🤖 AI Summary
Generative adversarial networks (GANs) and diffusion models struggle to jointly achieve high inference efficiency and reconstruction fidelity in high-resolution image super-resolution. Method: This paper proposes a GAN-diffusion hybrid architecture that jointly models the generative process in latent space, incorporates an adaptive noise corruption mechanism to mitigate discriminator overfitting, and—uniquely—reduces the number of diffusion steps to single digits while preserving perceptual quality. Contribution/Results: The method outperforms SR3 and I²SB across PSNR, SSIM, and LPIPS metrics on standard benchmarks.
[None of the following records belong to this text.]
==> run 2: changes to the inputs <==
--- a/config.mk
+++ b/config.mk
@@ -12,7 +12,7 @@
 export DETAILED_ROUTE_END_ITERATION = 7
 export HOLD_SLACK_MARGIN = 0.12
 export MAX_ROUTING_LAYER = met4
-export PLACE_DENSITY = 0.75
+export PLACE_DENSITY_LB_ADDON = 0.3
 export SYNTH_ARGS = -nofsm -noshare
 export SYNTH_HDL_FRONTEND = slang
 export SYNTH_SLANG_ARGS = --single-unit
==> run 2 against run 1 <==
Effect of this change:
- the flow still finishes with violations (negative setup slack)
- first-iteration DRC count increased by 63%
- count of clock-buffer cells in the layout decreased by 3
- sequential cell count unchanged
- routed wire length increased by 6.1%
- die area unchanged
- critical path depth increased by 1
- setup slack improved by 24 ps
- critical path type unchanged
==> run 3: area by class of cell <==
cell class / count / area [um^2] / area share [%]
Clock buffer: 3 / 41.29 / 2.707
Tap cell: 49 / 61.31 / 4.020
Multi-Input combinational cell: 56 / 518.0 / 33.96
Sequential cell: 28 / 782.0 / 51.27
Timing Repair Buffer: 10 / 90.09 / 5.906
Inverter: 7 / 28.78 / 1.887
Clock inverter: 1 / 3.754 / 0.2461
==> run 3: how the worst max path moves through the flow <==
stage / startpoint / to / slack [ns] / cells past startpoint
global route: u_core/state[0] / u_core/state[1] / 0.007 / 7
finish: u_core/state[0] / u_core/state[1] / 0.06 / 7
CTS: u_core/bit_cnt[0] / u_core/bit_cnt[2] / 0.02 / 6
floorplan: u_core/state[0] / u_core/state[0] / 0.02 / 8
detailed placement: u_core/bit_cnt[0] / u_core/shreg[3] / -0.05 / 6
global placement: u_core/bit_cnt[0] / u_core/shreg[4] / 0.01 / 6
==> src/rtl/eth10g_reset_seq.sv <==
// eth10g_reset_seq
// Bring-up sequencer for the 10G Ethernet test core (sysclk_100m domain).
// Resets the SFP transceiver, then the PCS. It watches QPLL lock and RX block
// lock, and restarts the sequence on timeout or link loss.
//
// Ports
//   sysclk_100m    : 100 MHz clock, the only clock
//   sys_reset_n    : asynchronous active-low reset
//   qpll_lock      : QPLL lock, asynchronous (2-FF synchronised here)
//   rx_block_lock  : PCS block lock, asynchronous (2-FF synchronised here)
//   rx_frame_valid : one-cycle pulse per good frame, sysclk_100m domain
//   gt_reset       : transceiver reset, active high
//   pcs_reset      : PCS/MAC reset, active high
//   link_up        : high while the link is up
//   retry_count    : number of restarts, saturating at 255
//   sleds          : [0] link LED (steady when up, blinking otherwise),
//                    [1] activity LED
module eth10g_reset_seq #(
  parameter int RST_HOLD_CYC    = 128,
  parameter int TIMEOUT_CYC     = 1_000_000,
  parameter int LOCK_STABLE_CYC = 1024,
  parameter int BLINK_HALF_CYC  = 25_000_000,
  parameter int ACT_CYC         = 5_000_000
) (
  input  logic       sysclk_100m,
  input  logic       sys_reset_n,
  input  logic       qpll_lock,
  input  logic       rx_block_lock,
  input  logic       rx_frame_valid,
  output logic       gt_reset,
  output logic       pcs_reset,
  output logic       link_up,
  output logic [7:0] retry_count,
  output logic [1:0] sleds
);

  function automatic int max_of(input int a, input int b);
    return (a > b) ? a : b;
  endfunction

  // One width serves every counter; sized from the largest limit so no
  // counter can wrap before its compare value is reached.
  localparam int MAX_PARAM = max_of(max_of(max_of(RST_HOLD_CYC, TIMEOUT_CYC),
                                           max_of(LOCK_STABLE_CYC, BLINK_HALF_CYC)),
                                    ACT_CYC);
  localparam int CNT_W = $clog2(MAX_PARAM) + 1;

  localparam logic [CNT_W-1:0] HOLD_LAST   = CNT_W'(RST_HOLD_CYC - 1);
  localparam logic [CNT_W-1:0] TMO_LAST    = CNT_W'(TIMEOUT_CYC - 1);
  localparam logic [CNT_W-1:0] STABLE_LAST = CNT_W'(LOCK_STABLE_CYC - 1);
  localparam logic [CNT_W-1:0] BLINK_LAST  = CNT_W'(BLINK_HALF_CYC - 1);
  localparam logic [CNT_W-1:0] ACT_LOAD    = CNT_W'(ACT_CYC);
  localparam logic [CNT_W-1:0] CNT_ONE     = CNT_W'(1);

  typedef enum logic [2:0] {
    RESET_GT,
    WAIT_PLL,
    RESET_PCS,
    WAIT_BLOCK,
    LINK_UP
  } state_t;

  state_t           state;
  state_t           state_nxt;
  logic             retry_inc;
  logic [CNT_W-1:0] cyc_cnt;
  logic [CNT_W-1:0] stable_cnt;
  logic [CNT_W-1:0] blink_cnt;
  logic [CNT_W-1:0] act_cnt;
  logic             blink;
  logic             blink_nxt;
  logic             qpll_meta;
  logic             qpll_lock_s;
  logic             blk_meta;
  logic             rx_block_lock_s;

  // Two-flop synchronisers for the asynchronous lock indicators
  always_ff @(posedge sysclk_100m or negedge sys_reset_n) begin
    if (!sys_reset_n) begin
      qpll_meta       <= 1'b0;
      qpll_lock_s     <= 1'b0;
      blk_meta        <= 1'b0;
      rx_block_lock_s <= 1'b0;
    end else begin
      qpll_meta       <= qpll_lock;
      qpll_lock_s     <= qpll_meta;
      blk_meta        <= rx_block_lock;
      rx_block_lock_s <= blk_meta;
    end
  end

  // Next-state decode. Loss of QPLL lock outranks everything. In the WAIT
  // states, success outranks a timeout that lands in the same cycle.
  always_comb begin
    state_nxt = state;
    retry_inc = 1'b0;
    case (state)
      RESET_GT: begin
        if (cyc_cnt == HOLD_LAST) state_nxt = WAIT_PLL;
      end
      WAIT_PLL: begin
        if (qpll_lock_s) begin
          state_nxt = RESET_PCS;
        end else if (cyc_cnt == TMO_LAST) begin
          state_nxt = RESET_GT;
          retry_inc = 1'b1;
        end
      end
      RESET_PCS: begin
        if (!qpll_lock_s) begin
          state_nxt = RESET_GT;
          retry_inc = 1'b1;
        end else if (cyc_cnt == HOLD_LAST) begin
          state_nxt = WAIT_BLOCK;
        end
      end
      WAIT_BLOCK: begin
        if (!qpll_lock_s) begin
          state_nxt = RESET_GT;
          retry_inc = 1'b1;
        end else if (rx_block_lock_s && (stable_cnt == STABLE_LAST)) begin
          // This edge is the one that would bring the stable count to its limit
          state_nxt = LINK_UP;
        end else if (cyc_cnt == TMO_LAST) begin
          state_nxt = RESET_GT;
          retry_inc = 1'b1;
        end
      end
      LINK_UP: begin
        if (!qpll_lock_s) begin
          state_nxt = RESET_GT;
          retry_inc = 1'b1;
        end else if (!rx_block_lock_s) begin
          state_nxt = RESET_PCS;
          retry_inc = 1'b1;
        end
      end
      default: state_nxt = RESET_GT;
    endcase
  end

  always_comb begin
    blink_nxt = blink ^ (blink_cnt == BLINK_LAST);
  end

  // Sequencer state, counters and registered Moore outputs. The outputs are
  // loaded from the next state, so they change on the same edge as the state.
  always_ff @(posedge sysclk_100m or negedge sys_reset_n) begin
    if (!sys_reset_n) begin
      state       <= RESET_GT;
      cyc_cnt     <= '0;
      stable_cnt  <= '0;
      retry_count <= 8'd0;
      gt_reset    <= 1'b1;
      pcs_reset   <= 1'b1;
      link_up     <= 1'b0;
    end else begin
      state <= state_nxt;
      // The counter is not used in LINK_UP. It is frozen there so it cannot wrap.
      if (state_nxt != state) begin
        cyc_cnt <= '0;
      end else if (state != LINK_UP) begin
        cyc_cnt <= cyc_cnt + CNT_ONE;
      end
      if ((state == WAIT_BLOCK) && (state_nxt == WAIT_BLOCK) && rx_block_lock_s) begin
        stable_cnt <= stable_cnt + CNT_ONE;
      end else begin
        stable_cnt <= '0;
      end
      if (retry_inc && (retry_count != 8'hFF)) begin
        retry_count <= retry_count + 8'd1;
      end
      gt_reset  <= (state_nxt == RESET_GT);
      pcs_reset <= (state_nxt == RESET_GT) || (state_nxt == WAIT_PLL) ||
                   (state_nxt == RESET_PCS);
      link_up   <= (state_nxt == LINK_UP);
    end
  end

  // LEDs: the free-running blink and the retriggerable activity stretcher
  always_ff @(posedge sysclk_100m or negedge sys_reset_n) begin
    if (!sys_reset_n) begin
      blink_cnt <= '0;
      blink     <= 1'b0;
      act_cnt   <= '0;
      sleds     <= 2'b00;
    end else begin
      blink_cnt <= (blink_cnt == BLINK_LAST) ? '0 : blink_cnt + CNT_ONE;
      blink     <= blink_nxt;
      if (rx_frame_valid) begin
        act_cnt <= ACT_LOAD;
      end else if (act_cnt != '0) begin
        act_cnt <= act_cnt - CNT_ONE;
      end
      sleds[0] <= (state_nxt == LINK_UP) | blink_nxt;
      // Lit next cycle if a reload happens now or the count stays non-zero
      sleds[1] <= rx_frame_valid | (act_cnt > CNT_ONE);
    end
  end

endmodule
===== config.mk =====
export PLATFORM = sky130hd
export DESIGN_NAME = process_scheduler
export DESIGN_NICKNAME = d
export VERILOG_FILES = /design/src/rtl/sched_pkg.sv /design/src/rtl/rr_picker.sv /design/src/rtl/process_scheduler.sv
export SDC_FILE = /design/constraint.sdc
export NUM_CORES = 1
export LEC_CHECK = 0
export CORE_MARGIN = 1
export CORE_UTILIZATION = 46
export CTS_CLUSTER_DIAMETER = 120
export DETAILED_ROUTE_END_ITERATION = 8
export GPL_TIMING_DRIVEN = 1
export PLACE_DENSITY_LB_ADDON = 0.08
export SETUP_SLACK_MARGIN = 0.4
export SYNTH_ARGS = -nofsm -noshare
export SYNTH_HDL_FRONTEND = slang
export SYNTH_SLANG_ARGS = --single-unit

===== constraint.sdc =====
create_clock -name clock -period 3.1 [get_ports clock]
set_input_delay 0.62 -clock clock [delete_from_list [all_inputs] [get_ports clock]]
set_output_delay 0.62 -clock clock [all_outputs]
set_load 0.03 [all_outputs]
--- config.mk ---
export PLATFORM = sky130hd
export DESIGN_NAME = next_pc_unit
export DESIGN_NICKNAME = d
export VERILOG_FILES = /design/src/rtl/next_pc_unit.sv
export SDC_FILE = /design/constraint.sdc
export NUM_CORES = 1
export LEC_CHECK = 0
export BUFFER_PORTS_ARGS = -buffer_cell sky130_fd_sc_hd__buf_2
export CORE_MARGIN = 5
export CORE_UTILIZATION = 50
export CTS_CLUSTER_DIAMETER = 100
export CTS_CLUSTER_SIZE = 24
export DETAILED_ROUTE_END_ITERATION = 10
export PLACE_DENSITY = 0.76
export SLEW_MARGIN = 20
export SYNTH_ARGS = -nofsm -noshare
export SYNTH_HDL_FRONTEND = slang
export SYNTH_SLANG_ARGS = --single-unit
export TNS_END_PERCENT = 100
--- constraint.sdc ---
create_clock -name clock -period 2.67 [get_ports clock]
set_input_delay 0.4005 -clock clock [delete_from_list [all_inputs] [get_ports clock]]
set_output_delay 0.4005 -clock clock [all_outputs]
set_load 0.05 [all_outputs]
--- src/rtl/next_pc_unit.sv ---
// next_pc_unit: selects the next program counter value (sequential, relative
// branch, absolute jump, call, return, halt) for program_counter, and keeps a
// small return-address stack plus a RUN/HALTED state machine.
//
// Handshake: there is no valid/ready pair here. `stall` is the only
// back-pressure. While it is high, the unit holds the PC (enable=0,
// pc_in=pc_out) and ignores every control request. The PC moves only in a
// cycle where enable=1, and program_counter captures pc_in on that rising edge.
module next_pc_unit #(
    parameter int D = 12,
    parameter int O = 8,
    parameter int S = 4
) (
    input  logic                 clock,
    input  logic                 reset,
    input  logic [D-1:0]         pc_out,
    input  logic [D-1:0]         pc_added,
    input  logic                 stall,
    input  logic                 branch,
    input  logic [O-1:0]         offset,
    input  logic                 jump,
    input  logic                 call,
    input  logic                 ret,
    input  logic                 halt,
    input  logic [D-1:0]         target,
    output logic [D-1:0]         pc_in,
    output logic                 enable,
    output logic                 done,
    output logic                 stack_err,
    output logic [$clog2(S):0]   depth,
    output logic                 state_dbg
);

    localparam int AW = $clog2(S);
    localparam int DW = AW + 1;

    typedef enum logic {
        RUN    = 1'b0,
        HALTED = 1'b1
    } state_t;

    state_t          state_q, state_d;
    logic [DW-1:0]   depth_q, depth_d;
    logic            err_q, err_d;
    logic [D-1:0]    stack_q [S];
    logic [D-1:0]    stack_d [S];

    logic [AW-1:0]   top_idx;
    logic [AW-1:0]   push_idx;
    logic [D-1:0]    branch_tgt;

    // The top entry sits one below the occupancy count. The next free slot is
    // the count itself, which is only used while depth < S.
    assign top_idx    = AW'(depth_q - DW'(1));
    assign push_idx   = depth_q[AW-1:0];
    // Sign-extend the offset to D bits. The sum then wraps mod 2^D in both directions.
    assign branch_tgt = pc_out + {{(D-O){offset[O-1]}}, offset};

    assign depth     = depth_q;
    assign stack_err = err_q;
    assign state_dbg = state_q;

    // Next-PC select and next-state logic, with fixed priority halt > ret > call > jump > branch
    always_comb begin
        state_d = state_q;
        depth_d = depth_q;
        err_d   = err_q;
        stack_d = stack_q;
        pc_in   = pc_added;
        enable  = 1'b1;
        done    = 1'b0;

        if (state_q == HALTED) begin
            enable = 1'b0;
            done   = 1'b1;
            pc_in  = pc_out;
        end else if (stall) begin
            enable = 1'b0;
            pc_in  = pc_out;
        end else if (halt) begin
            pc_in   = pc_out;
            state_d = HALTED;
        end else if (ret) begin
            if (depth_q != '0) begin
                pc_in   = stack_q[top_idx];
                depth_d = depth_q - DW'(1);
            end else begin
                // Underflow: fall through to sequential and flag the error.
                pc_in = pc_added;
                err_d = 1'b1;
            end
        end else if (call) begin
            pc_in = target;
            if (depth_q < DW'(S)) begin
                stack_d[push_idx] = pc_added;
                depth_d           = depth_q + DW'(1);
            end else begin
                // Overflow: the call still happens, but its return address is lost.
                err_d = 1'b1;
            end
        end else if (jump) begin
            pc_in = target;
        end else if (branch) begin
            pc_in = branch_tgt;
        end else begin
            pc_in = pc_added;
        end
    end

    // State, stack, depth and sticky error register; async reset empties the stack
    always_ff @(posedge clock or posedge reset) begin
        if (reset) begin
            state_q <= RUN;
            depth_q <= '0;
            err_q   <= 1'b0;
            stack_q <= '{default: '0};
        end else begin
            state_q <= state_d;
            depth_q <= depth_d;
            err_q   <= err_d;
            stack_q <= stack_d;
        end
    end

endmodule

==> results of run 1 <==
## path summary, 6_finish.rpt
kind                            slack (ps)  startpoint  cells past startpoint     endpoint
worst max-delay path                   -90   pc_out[0]                     11     pc_in[6]
worst min-delay path                   150       reset                      2  stack_q[14]
worst max register to register         560   state_dbg                      5  stack_q[37]
worst min register to register         460   stack_err                      1    stack_err
max in group asynchronous             1890       reset                      3     depth[0]
min in group clock                     340        halt                      2    state_dbg
## synthesized netlist by cell type, drive strengths merged, types with 2 or more instances
| cell type | number |
|---|---|
| a211oi | 3 |
| a21o | 7 |
| a21oi | 24 |
| buf | 8 |
| clkbuf | 9 |
| dfrtp | 53 |
| ha | 16 |
| inv | 10 |
| mux2 | 43 |
| mux2i | 5 |
| mux4 | 12 |
| nand2 | 52 |
| nand2b | 2 |
| nand3 | 7 |
| nand4 | 3 |
| nor2 | 15 |
| nor2b | 3 |
| nor3 | 4 |
| nor3b | 2 |
| o211ai | 4 |
| o21a | 3 |
| o21ai | 28 |
| or3 | 3 |
| xnor2 | 4 |
| xor2 | 4 |
## cells by family (layout without fill, tap and decap cells)
logic type,after synthesis,in the layout,synth area share (%)
simple gates,95,95,12.9
compound gates,82,82,13.8
mux,60,60,25.0
flops,53,53,36.5
buf+inv,27,131,3.95
fa+ha+maj,17,17,6.05
xor+xnor,8,8,1.93
## metal layers
metal | vias up | global-route usage [%]
met4 | 0 | 6.13
li1 | 1452 | -
met1 | 1524 | 28.6
met3 | 12 | 2.53
met2 | 94 | 39.7
met5 | - | 0
## area by class of cell
type | instances | share of cell area [%]
multi-input cells | 262 | 50.2
well taps | 99 | 2.57
clock buffers | 7 | 2.00
clock inverters | 1 | 0.104
flip-flops and latches | 53 | 27.6
inverters | 10 | 0.832
repair buffers | 113 | 16.7
## flip-flops by register name, indices dropped and copies added (netlist names)
name / count
state_dbg: 1
depth: 3
stack_err: 1
stack_q: 48
## power breakdown
group	switching (uW)	internal [uW]	total (uW)
clock network	250	235	485
logic	542	552	1090
registers	25.9	838	864
## timing repair
action	in CTS	in global routing
gates cloned	0	0
endpoints found under the setup margin	12	12
pin swaps	14	6
resized for setup	39	20
buffers inserted	11	2
## worst reg2reg max path, stage by stage, from the launching register on
cell     delay, ps
dfrtp_1        430
or3_1          540
nor2_8         230
and2_4         250
nand2_4        180
mux2_4         360
## through the flow
step / utilization, % / hold slack [ps]
floorplan: - / 445
detailed placement: 61.1 / 440
finish: 67.1 / 147
global route: 67.1 / 192
global placement: 61.1 / 436
CTS: 65.9 / 158
==> flow_summary_export.csv, run 1 <==
group,metric,value,unit
status,status,"finished, violations left",
status,violations,"setup timing",
synthesis,yosysTopAreaCellShare,36.5,%
sta,skew,13.8,ps
synthesis,netlist_instances,342,
drt,drt_iter0_drc,224,
global_routing,antenna_found_initial,0,
synthesis,yosys_warnings,0,
floorplanning,die_w,95.3,um
place,port_buffers,70,
sta,tightestPinTransition,571,ps
floorplanning,initial_core_util,50.7,%
synthesis,ys_ff_latch,53,
synthesis,synthArstFlopShare,100,%
critical_path,cp-start-kind,"input port",
place,place.gp.congestion,0.849,
global_routing,grt_pass1_vias,3205,
clock_tree,clock_latency,300,ps
drt,dr_wl_met2,4920,um
drt,detail_route.vias_per_cell,5.66,
floorplanning,fp.dieH,95.3,um
final_layout,finalInstanceArea,0.00481,mm^2
critical_path,cp-end-kind,"primary output",
clock_tree,numCtsBuffers,5,
place,place_inst,524,
final_layout,area_delta_synth_final,32.3,%
critical_path,critical_path_class,"input port to primary output",
clock_tree,tritoncts,"done",
sta,max_clock_freq,0.362,GHz
floorplanning,fp-row-count,31,
synthesis,synth_nets,411,
final_layout,multi_input_area,0.00242,mm^2
place,hpwl,7030,um
sta,setup-violations-final,8,
global_routing,grtUsageTotal,22.3,%
synthesis,ys.flop_type,"dfrtp_1",
critical_path,path_max_fanout,2,
sta,post-route-period-util,103,%
drt,wl,9690,um
critical_path,path_cells,"buf_8 -> ha_4 -> inv_2 -> fa_2 -> nor2b_2 -> o31a_1 -> o21ai_1 -> nor4b_2 -> or4_4 -> a21oi_4 -> buf_6",
place,dpl-instance-area,0.00439,mm^2
clock_tree,cts_root_buffer,"clkbuf_8",
critical_path,path_buf_inv,3,
clock_tree,clock_sinks,53,
synthesis,syn_area,0.00364,mm^2
drt,top_layer,"met4",
sta,final-max-slew-violation-count,0,
place,preCtsSetupSlack,-354,ps
clock_tree,htreeDepth,2,
drt,dr.pass1.iters,4,
drt,wl_met3,508,um
drt,antenna_left,0,
synthesis,synth_edf_count,0,
critical_path,crit_family,"simple AND/OR/NAND/NOR gates",
synthesis,synthTopCellsByArea,"dfrtp_1 (36%), mux2_4 (12%), mux4_2 (7.4%)",
floorplanning,die-area,0.00908,mm^2
global_routing,grt_pass1_wl,15800,um
synthesis,yosysSeqAreaShare,36.5,%
final_layout,layout.cells.most_common,"buf_2",
drt,via_count,3082,
synthesis,syn_area_per_cell,10.6,um^2
critical_path,critPathMaxStageDelay,530,ps
critical_path,crit_arrival,2360,ps
final_layout,layout.area.seq,0.00133,mm^2
critical_path,crit_slowest_cell,"or4_4",
final_layout,fillers,519,
final_layout,nNetsFinal,514,
sta,final_hold_viol_count,0,
pwr,p_per_area,507,mW/mm^2
synthesis,yosysUniqueCellTypes,49,
min_path,hold_class,"input port to asynchronous set/reset pin",
final_layout,layout_common_cells,"buf_2 (56), dfrtp_1 (51), nand2_1 (43)",
clock_tree,clockBufferDepth,2,
drt,drcViolationCount,0,
pwr,vdd_drop_max,0.276,mV
global_routing,grt_max_degree,28,
sta,slew_headroom,61.9,%
sta,finalCriticalPeriod,2760,ps
synthesis,yosysTopAreaCell,"dfrtp_1",
sta,fin_tns_setup,-223,ps
pwr,totalPowerFinal,2440,uW
run,maxCapViolCount,0,
final_layout,fin_cells,545,
final_layout,antenna-diode-count,0,
floorplanning,core_area,0.00718,mm^2
global_routing,grt_remaining_overflow,0,
clock_tree,hold_buffers,0,
critical_path,cp.required,2270,ps
final_layout,drive_above_1_share,51.3,%
sta,rsz0062_at_grt,"yes",
clock_tree,clk_pin_slew,100,ps
drt,met1_length,4130,um
drt,routedWlPerCell,17.8,um
sta,post-route-worst-setup-slack,-90.7,ps
pwr,power_leakage,0.00241,uW
floorplanning,io_pins,71,
Note: power is estimated with default switching activity, not from simulation.
==> run 2: changes to the inputs <==
--- a/config.mk
+++ b/config.mk
@@ -6,12 +6,13 @@
 export NUM_CORES = 1
 export LEC_CHECK = 0
 export BUFFER_PORTS_ARGS = -buffer_cell sky130_fd_sc_hd__buf_2
+export CORE_ASPECT_RATIO = 1.1
 export CORE_MARGIN = 5
-export CORE_UTILIZATION = 50
+export CORE_UTILIZATION = 40
+export CTS_BUF_LIST = sky130_fd_sc_hd__clkbuf_4
 export CTS_CLUSTER_DIAMETER = 100
 export CTS_CLUSTER_SIZE = 24
 export DETAILED_ROUTE_END_ITERATION = 10
-export PLACE_DENSITY = 0.76
 export SLEW_MARGIN = 20
 export SYNTH_ARGS = -nofsm -noshare
 export SYNTH_HDL_FRONTEND = slang
==> flow_summary_export.csv, run 2 (same netlist as run 1, synthesis figures left out) <==
group,metric,value,unit
final_layout,finalCoreUtilization,53.8,%
final_layout,antenna-diode-count,0,
sta,rsz0062_at_grt,"yes",
clock_tree,hold_buffers,0,
pwr,power_leakage,0.00240,uW
final_layout,finalInstanceArea,0.00477,mm^2
place,place.gp.congestion,0.797,
critical_path,path_max_fanout,7,
clock_tree,htreeDepth,2,
final_layout,drive_above_1_share,50.7,%
sta,max_clock_freq,0.357,GHz
sta,tightestPinTransition,675,ps
global_routing,grt_max_degree,32,
final_layout,fillers,807,
sta,final_hold_viol_count,0,
drt,detail_route.vias_per_cell,5.24,
final_layout,largest_reg_flops,48,
final_layout,largest-register,"stack_q",
critical_path,path_cells,"inv_4 -> ha_4 -> buf_8 -> mux4_2 -> nand2_1 -> a31oi_1 -> a22o_4 -> buf_8",
sta,final-max-slew-violation-count,0,
clock_tree,tritoncts,"done",
floorplanning,die_w,101,um
floorplanning,die-area,0.0111,mm^2
global_routing,grt_pass1_vias,3116,
critical_path,crit_arrival,2400,ps
global_routing,antenna_found_initial,0,
floorplanning,initial_core_util,41.0,%
floorplanning,fp.dieH,110,um
critical_path,path_common_cell,"buf_8",
global_routing,grt_pass1_wl,15900,um
place,hpwl,7180,um
drt,routedWlPerCell,16.9,um
pwr,switching_share,34.5,%
drt,drt_iter0_drc,112,
place,port_buffers,70,
drt,via_count,2944,
sta,skew,7.94,ps
final_layout,fin_cells,562,
final_layout,layout_common_cells,"buf_2 (56), dfrtp_1 (51), nand2_1 (44)",
critical_path,cp.required,2270,ps
global_routing,grtUsageTotal,17.9,%
final_layout,layout.cells.most_common,"buf_2",
drt,drcViolationCount,0,
clock_tree,clk_pin_slew,140,ps
clock_tree,clockBufferDepth,2,
sta,post-route-worst-setup-slack,-128,ps
clock_tree,numCtsBuffers,5,
pwr,p_sw,778,uW
floorplanning,fp-row-count,36,
drt,wl,9470,um
sta,finalCriticalPeriod,2800,ps
critical_path,critical_path_class,"register to primary output",
final_layout,area_delta_synth_final,31.2,%
critical_path,crit_family,"multiplexers",
clock_tree,clock_latency,360,ps
clock_tree,clock_sinks,53,
critical_path,crit_slowest_cell,"mux4_2",
status,status,"finished, violations left",
drt,dr.pass1.iters,4,
clock_tree,cts_root_buffer,"clkbuf_4",
place,dpl-instance-area,0.00444,mm^2
final_layout,multi_input_area,0.00240,mm^2
final_layout,nNetsFinal,516,
pwr,pwr-share-clk,15.8,%
place,place_inst,544,
pwr,p_comb_share,45.8,%
status,violations,"setup timing",
min_path,hold_class,"input port to asynchronous set/reset pin",
sta,setup-violations-final,12,
pwr,vdd_drop_max,0.256,mV
run,maxCapViolCount,0,
final_layout,layout.area.seq,0.00133,mm^2
critical_path,r2r_slack,620,ps
critical_path,path_buf_inv,3,
critical_path,cp-start-kind,"register",
global_routing,grt_remaining_overflow,0,
pwr,seqPwrFrac,38.4,%
drt,antenna_left,0,
sta,post-route-period-util,105,%
floorplanning,core_area,0.00887,mm^2
pwr,p_per_area,472,mW/mm^2
critical_path,cp-end-kind,"primary output",
pwr,p_int,1480,uW
critical_path,critPathMaxStageDelay,510,ps
sta,slew_headroom,54.9,%
floorplanning,io_pins,71,
[run 2: cell count changes in the layout (fill, tap and decap cells not counted), moves of 2 or more]
cell      delta
buf_4        +4
buf_8        -2
clkbuf_4     +7
clkbuf_8     -7
[run 2: final timing paths]
check,end,start,depth (start not counted)
max,pc_in[4],depth[0],8
min,stack_q[31],reset,2
max reg2reg,stack_q[2],state_dbg,5
min reg2reg,stack_err,stack_err,1
max in group asynchronous,stack_q[28],reset,3
min in group clock,state_dbg,halt,2
[run 2: power by group through the flow]
stage               sequential (uW)  clock, uW  combinational, uW
floorplan                       927          0                555
global placement                876          0                826
detailed placement              879          0                835
CTS                             863        377                984
global route                    870        408               1120
finish                          865        356               1030
[run 2: what timing repair did]
| item | in CTS | in global routing |
|---|---|---|
| setup buffers | 7 | 3 |
| resized for setup | 43 | 11 |
| endpoints found under the hold margin | 0 | 0 |
| pin swaps | 20 | 7 |
| endpoints found under the setup margin | 12 | 12 |
[run 2: through the flow]
stage	TNS (ps)	worst slack, ps	power, uW	hold WS [ps]
2_1_floorplan	-125	-110	1480	445
6_report	-873	-128	2250	115
5_1_grt	-2310	-231	2400	143
4_1_cts	-981	-143	2220	124
3_5_place_dp	-1260	-342	1710	443
3_3_place_gp	-1130	-342	1700	439
[run 2: worst register-to-register path: cells and delay by family, from the launching register on]
kind / cells / cell delay [ps]
DFF: 1 / 440
muxes: 1 / 350
and+or+nand+nor: 4 / 1160
[run 2: layer usage]
metal / share of wire [%] / global-route usage, %
met1: 45 / 23.7
met5: 0 / 0
met4: 1.2 / 4.46
met3: 3.7 / 1.76
met2: 50 / 31.5
[run 2: final cells by class]
type | count | share of cell area (%)
Tap cell | 114 | 2.99
Sequential cell | 53 | 27.8
Inverter | 10 | 0.839
Clock inverter | 1 | 0.0786
Clock buffer | 7 | 1.10
Timing Repair Buffer | 115 | 16.8
Multi-Input combinational cell | 262 | 50.3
It achieves near real-time inference speed without compromising perceptual quality, thereby bridging, for the first time, the long-standing speed–quality trade-off gap between diffusion models and GANs.
📝 Abstract
In this work, we present SupResDiffGAN, a novel hybrid architecture that combines the strengths of Generative Adversarial Networks (GANs) and diffusion models for super-resolution tasks. By leveraging latent space representations and reducing the number of diffusion steps, SupResDiffGAN achieves significantly faster inference times than other diffusion-based super-resolution models while maintaining competitive perceptual quality. To prevent discriminator overfitting, we propose adaptive noise corruption, ensuring a stable balance between the generator and the discriminator during training. Extensive experiments on benchmark datasets show that our approach outperforms traditional diffusion models such as SR3 and I$^2$SB in efficiency and image quality. This work bridges the performance gap between diffusion- and GAN-based methods, laying the foundation for real-time applications of diffusion models in high-resolution image generation.